Duensing’s deal is one of the many made with pitchers this offseason. After losing Scott Baker and Carl Pavano, the Twins have brought in Rich Harden, Mike Pelfrey, Kevin Correia and Vance Worley.
“Terry Ryan and the front office have done a great job getting some starting pitching this offseason,” Duensing said. “Last year we had some guys who were injured and some who struggled, myself included. I think we have the offense to put runs up, so getting starting pitching is a huge step.”
“Like last year, it is all going to be up to pitching,” Gladden added. “If our guys can step up and give them solid innings, I think we can compete in the American League Central.”
The shake-up in the pitching staff is not the only change the Twins have made this offseason. The team reassigned many of its coaches, including introducing Brunansky as the new hitting coach.
Brunansky played with the Twins from 1982 to 1988 and hit 271 home runs in his 14-year career.
“I am looking forward to working with the best of the best,” Brunansky said. “Approaching these guys from the mental side of the game kind of brings me back into the game. I live my at-bats through them while trying to help them put runs on the board for our ball club.”
With the trades of Denard Span and Ben Revere, the Twins have opened the outfield for Parmelee to be an everyday player.
“Parm has developed,” Brunansky said. “He has made big strides as a hitter since I first started working with him in AA. He knows what it takes to be a big, run-producing, power hitter. He is now knocking on the door of being a big league ball player. The organization made a few trades to ensure he will have the opportunity to get 500 at-bats, and that is what he deserves.”

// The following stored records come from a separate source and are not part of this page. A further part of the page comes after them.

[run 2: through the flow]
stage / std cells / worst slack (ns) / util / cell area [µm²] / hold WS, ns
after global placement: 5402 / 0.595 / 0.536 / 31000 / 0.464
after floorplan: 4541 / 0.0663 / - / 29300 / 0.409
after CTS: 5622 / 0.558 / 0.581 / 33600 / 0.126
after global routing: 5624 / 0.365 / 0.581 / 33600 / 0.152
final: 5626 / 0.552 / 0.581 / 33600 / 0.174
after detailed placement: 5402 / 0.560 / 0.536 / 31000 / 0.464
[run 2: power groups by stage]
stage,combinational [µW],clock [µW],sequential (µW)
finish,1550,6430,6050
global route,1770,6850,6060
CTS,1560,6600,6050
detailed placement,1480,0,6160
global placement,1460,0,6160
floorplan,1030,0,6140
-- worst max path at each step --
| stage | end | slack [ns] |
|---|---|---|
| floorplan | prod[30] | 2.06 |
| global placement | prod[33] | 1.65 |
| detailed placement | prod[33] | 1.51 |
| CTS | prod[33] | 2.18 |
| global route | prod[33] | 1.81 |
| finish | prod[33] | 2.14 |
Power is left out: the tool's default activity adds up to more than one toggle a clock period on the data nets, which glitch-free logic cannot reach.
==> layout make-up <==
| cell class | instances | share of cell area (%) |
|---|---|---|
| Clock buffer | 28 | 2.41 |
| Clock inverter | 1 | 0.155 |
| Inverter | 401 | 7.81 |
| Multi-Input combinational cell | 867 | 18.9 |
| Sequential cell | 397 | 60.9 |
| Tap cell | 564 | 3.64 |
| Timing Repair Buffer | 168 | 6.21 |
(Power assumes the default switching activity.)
===== config.mk =====
export PLATFORM = sky130hd
export DESIGN_NAME = priority_alert_table
export DESIGN_NICKNAME = d
export VERILOG_FILES = /design/src/design/pat_pkg.sv /design/src/design/pat_ctrl.sv /design/src/design/pat_datapath.sv /design/src/design/priority_alert_table.sv
export SDC_FILE = /design/constraint.sdc
export NUM_CORES = 2
export LEC_CHECK = 0
export BUFFER_PORTS_ARGS = -buffer_cell sky130_fd_sc_hd__buf_2
export CAP_MARGIN = 30
export CORE_MARGIN = 4
export CORE_UTILIZATION = 31
export CTS_BUF_LIST = sky130_fd_sc_hd__clkbuf_4 sky130_fd_sc_hd__clkbuf_8
export CTS_CLUSTER_DIAMETER = 80
export DETAILED_ROUTE_END_ITERATION = 8
export SLEW_MARGIN = 20
export SYNTH_ARGS = -nofsm -noshare
export SYNTH_HDL_FRONTEND = slang
export SYNTH_SLANG_ARGS = --single-unit

===== constraint.sdc =====
create_clock -name clk -period 11.3 [get_ports clk]
set_input_delay 2.26 -clock clk [delete_from_list [all_inputs] [get_ports clk]]
set_output_delay 2.26 -clock clk [all_outputs]
set_load 0.1 [all_outputs]

===== src/design/pat_pkg.sv =====
// ----------------------------------------------------------------------------
// pat_pkg
// Shared constants, codes and controller/datapath interface types for the
// priority alert table.
// ----------------------------------------------------------------------------
package pat_pkg;

	localparam int CAPACITY = 8;
	localparam int IDX_W    = (CAPACITY > 1) ? $clog2(CAPACITY) : 1;
	localparam int CNT_W    = $clog2(CAPACITY + 1);
	localparam int OUT_CNT_W = 4;

	localparam logic [2:0] MODE_POST    = 3'd0;
	localparam logic [2:0] MODE_CLEAR   = 3'd1;
	localparam logic [2:0] MODE_DISMISS = 3'd2;
	localparam logic [2:0] MODE_FOCUS   = 3'd3;
	localparam logic [2:0] MODE_TICK    = 3'd4;
	localparam logic [2:0] MODE_RESET   = 3'd5;

	localparam logic [0:0] REG_INFO_TTL   = 1'd0;
	localparam logic [0:0] REG_INFO_LEVEL = 1'd1;

	localparam logic [31:0] TTL_RESET = 32'd5000;

	typedef struct packed {
		logic load;
		logic scan_clr;
		logic scan_en;
		logic mark;
		logic apply;
		logic compact;
		logic settle;
		logic out_load;
	} cmd_t;

	typedef struct packed {
		logic scan_done;
		logic rm_any;
	} status_t;

endpackage


===== src/design/pat_ctrl.sv =====
// ----------------------------------------------------------------------------
// pat_ctrl
// Sequencer for one transaction: capture, table scan, update, compaction,
// top scan and result hand-off.
// ----------------------------------------------------------------------------
module pat_ctrl import pat_pkg::*; (
	input  logic    clk,
	input  logic    arst_n,
	input  logic    s_tvalid,
	output logic    s_tready,
	output logic    m_tvalid,
	input  logic    m_tready,
	input  status_t status,
	output cmd_t    cmd
);

	localparam logic [2:0] ST_IDLE    = 3'd0;
	localparam logic [2:0] ST_SCAN1   = 3'd1;
	localparam logic [2:0] ST_APPLY   = 3'd2;
	localparam logic [2:0] ST_COMPACT = 3'd3;
	localparam logic [2:0] ST_SCAN2   = 3'd4;
	localparam logic [2:0] ST_EMIT    = 3'd5;

	logic [2:0] state_q, state_d;
	logic       out_valid_q;

	assign s_tready = (state_q == ST_IDLE);
	assign m_tvalid = out_valid_q;

	always_comb begin
		state_d = state_q;
		cmd     = '0;
		unique case (state_q)
			ST_IDLE: begin
				if (s_tvalid) begin
					cmd.load     = 1'b1;
					cmd.scan_clr = 1'b1;
					state_d      = ST_SCAN1;
				end
			end
			ST_SCAN1: begin
				if (status.scan_done) begin
					state_d = ST_APPLY;
				end else begin
					cmd.scan_en = 1'b1;
					cmd.mark    = 1'b1;
				end
			end
			ST_APPLY: begin
				cmd.apply = 1'b1;
				state_d   = ST_COMPACT;
			end
			ST_COMPACT: begin
				if (status.rm_any) begin
					cmd.compact = 1'b1;
				end else begin
					cmd.settle   = 1'b1;
					cmd.scan_clr = 1'b1;
					state_d      = ST_SCAN2;
				end
			end
			ST_SCAN2: begin
				if (status.scan_done) begin
					state_d = ST_EMIT;
				end else begin
					cmd.scan_en = 1'b1;
				end
			end
			ST_EMIT: begin
				if (!out_valid_q || m_tready) begin
					cmd.out_load = 1'b1;
					state_d      = ST_IDLE;
				end
			end
			default: state_d = ST_IDLE;
		endcase
	end

	always_ff @(posedge clk or negedge arst_n) begin
		if (!arst_n) begin
			state_q     <= ST_IDLE;
			out_valid_q <= 1'b0;
		end else begin
			state_q <= state_d;
			if (cmd.out_load) begin
				out_valid_q <= 1'b1;
			end else if (m_tready) begin
				out_valid_q <= 1'b0;
			end
		end
	end

endmodule


===== src/design/pat_datapath.sv =====
// ----------------------------------------------------------------------------
// pat_datapath
// Alert entries, counters, configuration registers, scan trackers and the
// result register.
// ----------------------------------------------------------------------------
module pat_datapath import pat_pkg::*; (
	input  logic        clk,
	input  logic        arst_n,
	input  logic        cfg_we,
	input  logic [0:0]  cfg_addr,
	input  logic [31:0] cfg_data,
	input  logic [2:0]  in_mode,
	input  logic [42:0] in_data,
	input  cmd_t        cmd,
	output status_t     status,
	output logic [55:0] out_data
);

	logic [31:0] ttl_q;
	logic [1:0]  info_lvl_q;
	logic [31:0] time_q;
	logic [31:0] serial_q;
	logic        focus_q;
	logic [CNT_W-1:0] count_q;

	logic [3:0]  e_src [CAPACITY];
	logic [1:0]  e_lvl [CAPACITY];
	logic [3:0]  e_act [CAPACITY];
	logic [31:0] e_tag [CAPACITY];
	logic [31:0] e_ser [CAPACITY];
	logic [31:0] e_exp [CAPACITY];
	logic [CAPACITY-1:0] rm_q;

	logic [2:0]  mode_q;
	logic [3:0]  src_q;
	logic [1:0]  lvl_q;
	logic [3:0]  act_q;
	logic [31:0] tag_q;
	logic        fon_q;
	logic        accepted_q;
	logic        changed_q;

	logic [CNT_W-1:0] idx_q;
	logic             match_q;
	logic [IDX_W-1:0] match_idx_q;
	logic             ident_q;
	logic             top_found_q;
	logic [IDX_W-1:0] top_idx_q;
	logic [3:0]       top_src_q;
	logic [1:0]       top_lvl_q;
	logic [3:0]       top_act_q;
	logic [31:0]      top_tag_q;
	logic [31:0]      top_ser_q;
	logic             weak_found_q;
	logic [IDX_W-1:0] weak_idx_q;
	logic [1:0]       weak_lvl_q;
	logic [31:0]      weak_ser_q;

	logic [IDX_W-1:0] ci;
	logic [3:0]  c_src;
	logic [1:0]  c_lvl;
	logic [31:0] c_ser;
	logic [31:0] c_exp;
	logic        c_srcm;
	logic        c_expired;
	logic        top_upd;
	logic        weak_upd;
	logic [31:0] exp_sum;
	logic [31:0] new_exp;
	logic [31:0] time_diff;

	logic             wr_en;
	logic [IDX_W-1:0] wr_idx;
	logic             refresh;
	logic             grow;
	logic [IDX_W-1:0] rm_low;
	logic             new_focus;

	assign ci    = idx_q[IDX_W-1:0];
	assign c_src = e_src[ci];
	assign c_lvl = e_lvl[ci];
	assign c_ser = e_ser[ci];
	assign c_exp = e_exp[ci];
	assign c_srcm = (c_src == src_q);
	assign time_diff = time_q - c_exp;
	assign c_expired = (c_exp != 32'd0) && !time_diff[31];
	assign top_upd  = !top_found_q || (c_lvl > top_lvl_q) ||
		((c_lvl == top_lvl_q) && (c_ser > top_ser_q));
	assign weak_upd = !weak_found_q || (c_lvl < weak_lvl_q) ||
		((c_lvl == weak_lvl_q) && (c_ser < weak_ser_q));

	assign exp_sum = time_q + ttl_q;
	assign new_exp = (lvl_q != info_lvl_q) ? 32'd0 :
		((exp_sum == 32'd0) ? 32'd1 : exp_sum);

	assign status.scan_done = (idx_q >= count_q);
	assign status.rm_any    = |rm_q;

	assign new_focus = fon_q && (count_q != '0);

	always_comb begin
		wr_en   = 1'b0;
		wr_idx  = '0;
		refresh = 1'b0;
		grow    = 1'b0;
		if (mode_q == MODE_POST) begin
			if (match_q) begin
				if (ident_q) begin
					refresh = 1'b1;
				end else begin
					wr_en = 1'b1;
				end
				wr_idx = match_idx_q;
			end else if (count_q < CNT_W'(CAPACITY)) begin
				wr_en  = 1'b1;
				grow   = 1'b1;
				wr_idx = count_q[IDX_W-1:0];
			end else if (weak_lvl_q <= lvl_q) begin
				wr_en  = 1'b1;
				wr_idx = weak_idx_q;
			end
		end
	end

	always_comb begin
		rm_low = '0;
		for (int k = CAPACITY - 1; k >= 0; k--) begin
			if (rm_q[k]) begin
				rm_low = IDX_W'(k);
			end
		end
	end

	always_ff @(posedge clk or negedge arst_n) begin
		if (!arst_n) begin
			ttl_q      <= TTL_RESET;
			info_lvl_q <= 2'd0;
			time_q     <= '0;
			serial_q   <= '0;
			focus_q    <= 1'b0;
			count_q    <= '0;
			rm_q       <= '0;
			idx_q      <= '0;
			mode_q     <= MODE_POST;
		end else begin
			if (cfg_we) begin
				unique case (cfg_addr)
					REG_INFO_TTL:   ttl_q      <= cfg_data;
					REG_INFO_LEVEL: info_lvl_q <= cfg_data[1:0];
					default: ;
				endcase
			end
			if (cmd.load) begin
				mode_q <= in_mode;
				if (in_mode == MODE_TICK) begin
					time_q <= time_q + 32'd1;
				end
			end
			if (cmd.scan_clr) begin
				idx_q <= '0;
			end else if (cmd.scan_en) begin
				idx_q <= idx_q + CNT_W'(1);
				if (cmd.mark && (((mode_q == MODE_CLEAR) && c_srcm) ||
						((mode_q == MODE_TICK) && c_expired))) begin
					rm_q[ci] <= 1'b1;
				end
			end
			if (cmd.apply) begin
				unique case (mode_q)
					MODE_POST: begin
						if (wr_en) begin
							serial_q <= serial_q + 32'd1;
						end
						if (grow) begin
							count_q <= count_q + CNT_W'(1);
						end
					end
					MODE_DISMISS: begin
						if (top_found_q) begin
							rm_q[top_idx_q] <= 1'b1;
							focus_q         <= 1'b0;
						end
					end
					MODE_FOCUS: focus_q <= new_focus;
					MODE_RESET: begin
						count_q <= '0;
						focus_q <= 1'b0;
					end
					default: ;
				endcase
			end
			if (cmd.compact) begin
				for (int k = 0; k < CAPACITY - 1; k++) begin
					if (IDX_W'(k) >= rm_low) begin
						rm_q[k] <= rm_q[k+1];
					end
				end
				rm_q[CAPACITY-1] <= 1'b0;
				count_q <= count_q - CNT_W'(1);
			end
			if (cmd.settle && changed_q && (count_q == '0)) begin
				focus_q <= 1'b0;
			end
		end
	end

	always_ff @(posedge clk) begin
		if (cmd.load) begin
			src_q      <= in_data[3:0];
			lvl_q      <= in_data[5:4];
			act_q      <= in_data[9:6];
			tag_q      <= in_data[41:10];
			fon_q      <= in_data[42];
			accepted_q <= 1'b1;
			changed_q  <= 1'b0;
		end
		if (cmd.scan_clr) begin
			match_q      <= 1'b0;
			ident_q      <= 1'b0;
			top_found_q  <= 1'b0;
			weak_found_q <= 1'b0;
		end else if (cmd.scan_en) begin
			if (c_srcm) begin
				match_q     <= 1'b1;
				match_idx_q <= ci;
				ident_q     <= (c_lvl == lvl_q) && (e_act[ci] == act_q) &&
					(e_tag[ci] == tag_q);
			end
			if (top_upd) begin
				top_found_q <= 1'b1;
				top_idx_q   <= ci;
				top_src_q   <= c_src;
				top_lvl_q   <= c_lvl;
				top_act_q   <= e_act[ci];
				top_tag_q   <= e_tag[ci];
				top_ser_q   <= c_ser;
			end
			if (weak_upd) begin
				weak_found_q <= 1'b1;
				weak_idx_q   <= ci;
				weak_lvl_q   <= c_lvl;
				weak_ser_q   <= c_ser;
			end
		end
		if (cmd.apply) begin
			if (mode_q == MODE_POST) begin
				if (!match_q && !grow && !wr_en) begin
					accepted_q <= 1'b0;
				end
				if (wr_en) begin
					changed_q     <= 1'b1;
					e_src[wr_idx] <= src_q;
					e_lvl[wr_idx] <= lvl_q;
					e_act[wr_idx] <= act_q;
					e_tag[wr_idx] <= tag_q;
					e_ser[wr_idx] <= serial_q + 32'd1;
					e_exp[wr_idx] <= new_exp;
				end else if (refresh) begin
					e_exp[wr_idx] <= new_exp;
				end
			end else if (mode_q == MODE_FOCUS && new_focus != focus_q) begin
				changed_q <= 1'b1;
			end
		end
		if (cmd.compact) begin
			changed_q <= 1'b1;
			for (int k = 0; k < CAPACITY - 1; k++) begin
				if (IDX_W'(k) >= rm_low) begin
					e_src[k] <= e_src[k+1];
					e_lvl[k] <= e_lvl[k+1];
					e_act[k] <= e_act[k+1];
					e_tag[k] <= e_tag[k+1];
					e_ser[k] <= e_ser[k+1];
					e_exp[k] <= e_exp[k+1];
				end
			end
		end
		if (cmd.out_load) begin
			out_data[0]     <= accepted_q;
			out_data[1]     <= changed_q;
			out_data[2]     <= top_found_q;
			out_data[6:3]   <= top_found_q ? top_src_q : 4'd0;
			out_data[8:7]   <= top_found_q ? top_lvl_q : 2'd0;
			out_data[12:9]  <= top_found_q ? top_act_q : 4'd0;
			out_data[44:13] <= top_found_q ? top_tag_q : 32'd0;
			out_data[48:45] <= OUT_CNT_W'(count_q);
			out_data[49]    <= focus_q;
			out_data[55:50] <= 6'd0;
		end
	end

endmodule


===== src/design/priority_alert_table.sv =====
// ----------------------------------------------------------------------------
// priority_alert_table
// Bounded table of alerts, one per source, with post, clear, dismiss, focus,
// tick and table reset commands.
// ----------------------------------------------------------------------------
// Usage: one command enters on the s_ channel (mode in s_tuser, alert fields
// in s_tdata); exactly one result leaves on the m_ channel with the top
// alert, the alert count and the focus flag. Configuration (lifetime and
// expiring level) is written through cfg_we/cfg_addr/cfg_data while idle.
// Throughput: one transaction at a time. Time from acceptance to m_tvalid
// grows with the alerts stored before the command, those stored after it and
// the alerts removed: each stored entry is visited once in the table scan and
// again in the top scan, each removal takes its own compaction step, and
// capture, update, the scan ends and hand-off add the rest. The next command
// is accepted in the cycle after the result is loaded.
// Reset: table empty, time and serial counters zero, focus off, lifetime
// 5000, expiring level 0. A result register holds the finished result; when
// the receiver stalls the next command is still accepted and processed,
// and it waits at hand-off until the held result is taken.
// ----------------------------------------------------------------------------
module priority_alert_table import pat_pkg::*; (
	input  logic        clk,
	input  logic        arst_n,
	input  logic        s_tvalid,
	output logic        s_tready,
	// source[3:0], level[5:4], action[9:6], content_tag[41:10], focus_on[42]
	input  logic [47:0] s_tdata,
	// mode[2:0]
	input  logic [2:0]  s_tuser,
	output logic        m_tvalid,
	input  logic        m_tready,
	// accepted[0], view_changed[1], has_top[2], top_source[6:3],
	// top_level[8:7], top_action[12:9], top_tag[44:13], alert_count[48:45],
	// focus_flag[49]
	output logic [55:0] m_tdata,
	input  logic        cfg_we,
	input  logic [0:0]  cfg_addr,
	input  logic [31:0] cfg_data
);

	cmd_t    cmd;
	status_t status;

	pat_ctrl u_ctrl (
		.clk      (clk),
		.arst_n   (arst_n),
		.s_tvalid (s_tvalid),
		.s_tready (s_tready),
		.m_tvalid (m_tvalid),
		.m_tready (m_tready),
		.status   (status),
		.cmd      (cmd)
	);

	pat_datapath u_dp (
		.clk      (clk),
		.arst_n   (arst_n),
		.cfg_we   (cfg_we),
		.cfg_addr (cfg_addr),
		.cfg_data (cfg_data),
		.in_mode  (s_tuser),
		.in_data  (s_tdata[42:0]),
		.cmd      (cmd),
		.status   (status),
		.out_data (m_tdata)
	);

endmodule


==> impl_summary.txt <==
----------------------------------------------------
[Run status]
  Run status ... completed

[GRT]
  First-pass GRT wire length ... between 200,000 and 300,000 µm
  Number of antenna violations at the first check in global routing ... 4
  Met2 layer usage reported by global route ... 29.7%
  Vias in the first global route ... 40.8k
  Aggregate global routing overflow ... 0
  Global routing usage on met1 ... between 20% and 30%
  Global-route usage over all layers ... 18.0%
  Met3 Resource Use GR ... under 10%
  Most Crowded Layer GR ... met2
  Largest net degree at the start of global routing ... 161

[Clocking]
  Clk Tree Root Cell ... clkbuf_8
  Clock transition at the register clock pins on the worst setup and hold paths after CTS ... ~0.060 ns
  Number of H-tree levels ... 4
  Clock latency of the later-clocked register in the worst-skew pair ... 0.97 ns
  Post-CTS sizing ... 0
  Longest Clk Path Bufs ... 3
  Post-CTS setup buffers ... 0
  Clock tree from TritonCTS ... yes
  Hold Buf Count CTS ... 0
  TritonCTS sink count ... between 1k and 1.5k
  CTS buffer count ... 195

[Logic synthesis]
  Share of synthesized flip-flops with an asynchronous set or reset ... 10.3%
  Xor and xnor area share after synthesis ... 2.44%
  Synthesized-area fraction occupied by ao, oa, aoi and oai cells ... 15.2%
  Adder-cell share of the synthesized area ... 3.10%
  Biggest area contributors in the synthesized netlist ... edfxtp_1 56%, dfrtp_1 5.2%, a22oi_1 3.6%, o21ai_0 3.5%, nand2_1 3.5%
  Simple-Gate Fraction of Synth Area ... around a tenth
  Most instantiated cells after synthesis ... 1,058 x edfxtp_1, 531 x nand2_1, 422 x nor2_1, 402 x o21ai_0, 386 x a21oi_1
  Synthesized area ... 56,700 µm²
  Number of synthesized register bits ... 1,186
  Number of distinct library cells after synthesis ... 88
  Top flip-flop cell by instance count after synthesis ... edfxtp_1
  Main combinational cell family by area after synthesis ... compound AO/OA/AOI/OAI gates
  Share of the yosys chip area belonging to registers ... 61.6%
  Number of synthesized flops with an enable pin ... 1,058
  Synth top area share ... 56.0%
  Number of cells produced by synthesis ... 4,872
  Post-Synthesis Mean Instance Area ... 11.6 µm²
  Library cell with the highest instance count after synthesis ... edfxtp_1
  Multiplexer share of the synthesized area ... 3.48%
  Synth warnings ... 0
  Top cell type by total area after synthesis ... edfxtp_1

[Floorplan]
  Initial Util ... between 30% and 40%
  Core ar. ... about 180,000 µm²
  Number of I/O pins ... 147
  Y dimension of the die ... 436 µm
  X dimension of the die ... 436 µm
  Number of standard-cell rows in the floorplan ... about 160
  Die outline area ... 190,000 µm²

[Worst setup path]
  Number of cells on the worst reg-to-reg path ... 16
  CP required ... ~12 ns
  FF-to-FF setup slack ... approximately 5.1 ns
  Path type of the worst setup path ... flip-flop to flip-flop
  Critical path startpoint category ... flip-flop
  End of the worst register-to-register path ... u_dp.weak_idx_q[2]$_DFFE_PP_
  Setup crit start ... u_dp.idx_q[1]$_DFFE_PN0P_
  Critical path capture point ... u_dp.weak_idx_q[2]$_DFFE_PP_
  Type of destination of the critical path ... flip-flop
  Arr. time, crit path ... between 6 and 7 ns
  Maximum fanout along the worst path ... 41
  Reg-to-reg startpoint ... u_dp.idx_q[1]$_DFFE_PN0P_

[Drt]
  Number of detailed-routing iterations run before antenna repair ... 8
  Post-route ant nets ... 0
  Routed WL per cell ... 23.6 µm
  Detailed Route Iter0 Violations ... 4,939
  Vias ... 41.6k
  DR vias/cell ... around 5.5
  Post-route DRC ... 0
  Total Wirelength ... 178,000 µm

[STA]
  Final Hold Violating Endpoints ... 0
  Worst-case clock skew ... between 0.09 and 0.1 ns
  Min cycle time layout ... 6.16 ns
  Number of slew-limit violations in the final report ... 0
  Number of endpoints failing setup at the final stage ... 0
  Post-Route Hold Slack ... around 0.45 ns
  Setup total negative slack ... 0 ns
  Post-route clock period utilization ... between 50% and 60%
  Slew Limit Headroom ... 20.6%
  Achievable frequency ... approximately 160 MHz
  RSZ-0062 raised after global routing ... no
  Worst-Margin Slew ... 1.19 ns

[Pwr]
  Power share of the sequential group ... 41.3%
  Share of total power in the clock network ... 18.2%
  Power after layout ... 21.3 mW
  Switching Share ... 41.7%
  Internal ... 12.4 mW
  Combinational Power Share ... 40.4%
  Peak supply drop ... 0.277 mV
  Ratio of total power to cell area ... 331 nW/µm²
  Leakage power ... 23.6 nW
  Switching power summed over all nets ... roughly 8.9 mW

[Layout]
  Layout filler cell count ... 17.7k
  Fraction of final layout cells sized beyond drive strength 1 ... 13.7%
  P&R area growth vs syn ... 13.2%
  Number of nets in the finished design ... 5,217

[Placement]
  Gpl congestion ... between 0.8 and 0.9
  Port bufs ... 135
  Detailed placement HPWL ... 106,000 µm

[Run]
  Count of maximum capacitance violations ... 0

[Worst hold path]
  Worst hold path class ... flip-flop to flip-flop

----------------------------------------------------
layout make-up:
| type | instances | area [µm²] | share of cell area, % |
|---|---|---|---|
| flip-flops and latches | 1186 | 35000 | 54.4 |
| multi-input cells | 3188 | 20200 | 31.4 |
| clock buffers | 279 | 3360 | 5.23 |
| well taps | 2370 | 2970 | 4.62 |
| repair buffers | 222 | 1390 | 2.16 |
| inverters | 195 | 732 | 1.14 |
| clock inverters | 82 | 633 | 0.986 |
| diodes | 5 | 12.5 | 0.0195 |
routing by layer:
| metal | vias up | wire length, µm | part of all wire [%] |
|---|---|---|---|
| li1 | 18481 | - | - |
| met1 | 20655 | 72300 | 41 |
| met2 | 2097 | 83600 | 47 |
| met3 | 318 | 16000 | 9.0 |
| met4 | 0 | 5820 | 3.3 |
| met5 | - | 0 | 0 |
power groups by stage:
stage | Sequential, mW | Clock (mW) | Combinational (mW)
finish | 8.79 | 3.87 | 8.59
global route | 8.95 | 4.15 | 9.34
CTS | 8.76 | 3.95 | 8.51
detailed placement | 8.82 | 0 | 8.48
global placement | 8.78 | 0 | 8.32
floorplan | 8.71 | 0 | 5.36
worst max-delay path, stage by stage (launching register included):
cell      delay (ns)
dfrtp_4         0.72
buf_4           0.44
nor3b_2         0.42
buf_4           0.61
buf_4           0.71
a22oi_1         0.20
nand4_1         0.24
ha_1            0.29
a21o_1          0.17
a21o_1          0.17
a21oi_1         0.14
nor2b_1         0.06
o21ai_0         0.17
nand2b_1        0.10
a221oi_1        0.29
a32o_2          0.55
buf_4           0.43
metrics by stage:
stage	setup WS, ns	util, %	area (µm²)	instances
final	5.14	35.4	64200	7527
after global routing	4.84	35.4	64200	7527
after global placement	5.15	33.2	60100	7153
after CTS	5.14	35.4	64100	7516
after floorplan	3.39	-	56700	4877
after detailed placement	5.14	33.2	60100	7155
layout by cell type (no fill, tap or decap), drive strengths merged, types with 32 or more instances in the layout:
master	Yosys	final
dfrtp	117	117
xor2	50	50
a221oi	51	51
a21oi	386	386
nand3	54	54
mux2	59	59
nand4	115	115
edfxtp	1058	1058
nor3	32	32
clkinv	0	66
a21o	52	52
clkbuf	251	280
o21ai	408	408
nand2	531	531
ha	139	139
buf	57	221
a22oi	270	270
xnor2	108	108
and2	58	58
nor2	422	422
mux2i	74	74
inv	195	204
kinds of logic (layout without fill, tap and decap cells):
logic type | Yosys count | after routing
other cells | 1 | 11
fa+ha+maj | 140 | 140
xor+xnor | 158 | 158
mux | 158 | 158
compound gates | 1377 | 1377
simple gates | 1349 | 1349
flops | 1186 | 1186
buf+inv | 503 | 778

“Bruno and I worked together a little bit in 2011 and 2012 and we work well together,” Parmelee added. “We are looking forward to getting down to spring training and to get going.”
Parmelee feels that his versatility and ability to play first base and the outfield will play to his advantage this season.
“I think right now, I have a little bit of a better chance in the outfield, being that we have a pretty good first baseman,” Parmelee said. “Wherever I can help the team, I will do it. I just want to have fun and be in the lineup.”
The -17 degree temperature was something that Parmelee and Brunansky - both natives of California - are not accustomed to.
“This is actually the coldest weather that I have ever, personally, been in,” Parmelee said. “It is freezing and it hurts when you walk outside, but it is a nice change. I like it, in a weird way.”
Even with the last two seasons being a disappointment, Brunansky believes Twins fans should have high hopes for the future of the team.
“The whole point of this is to come out and get people excited about baseball, and that is fun,” Brunansky said. “There is always new hope when the new season comes around.”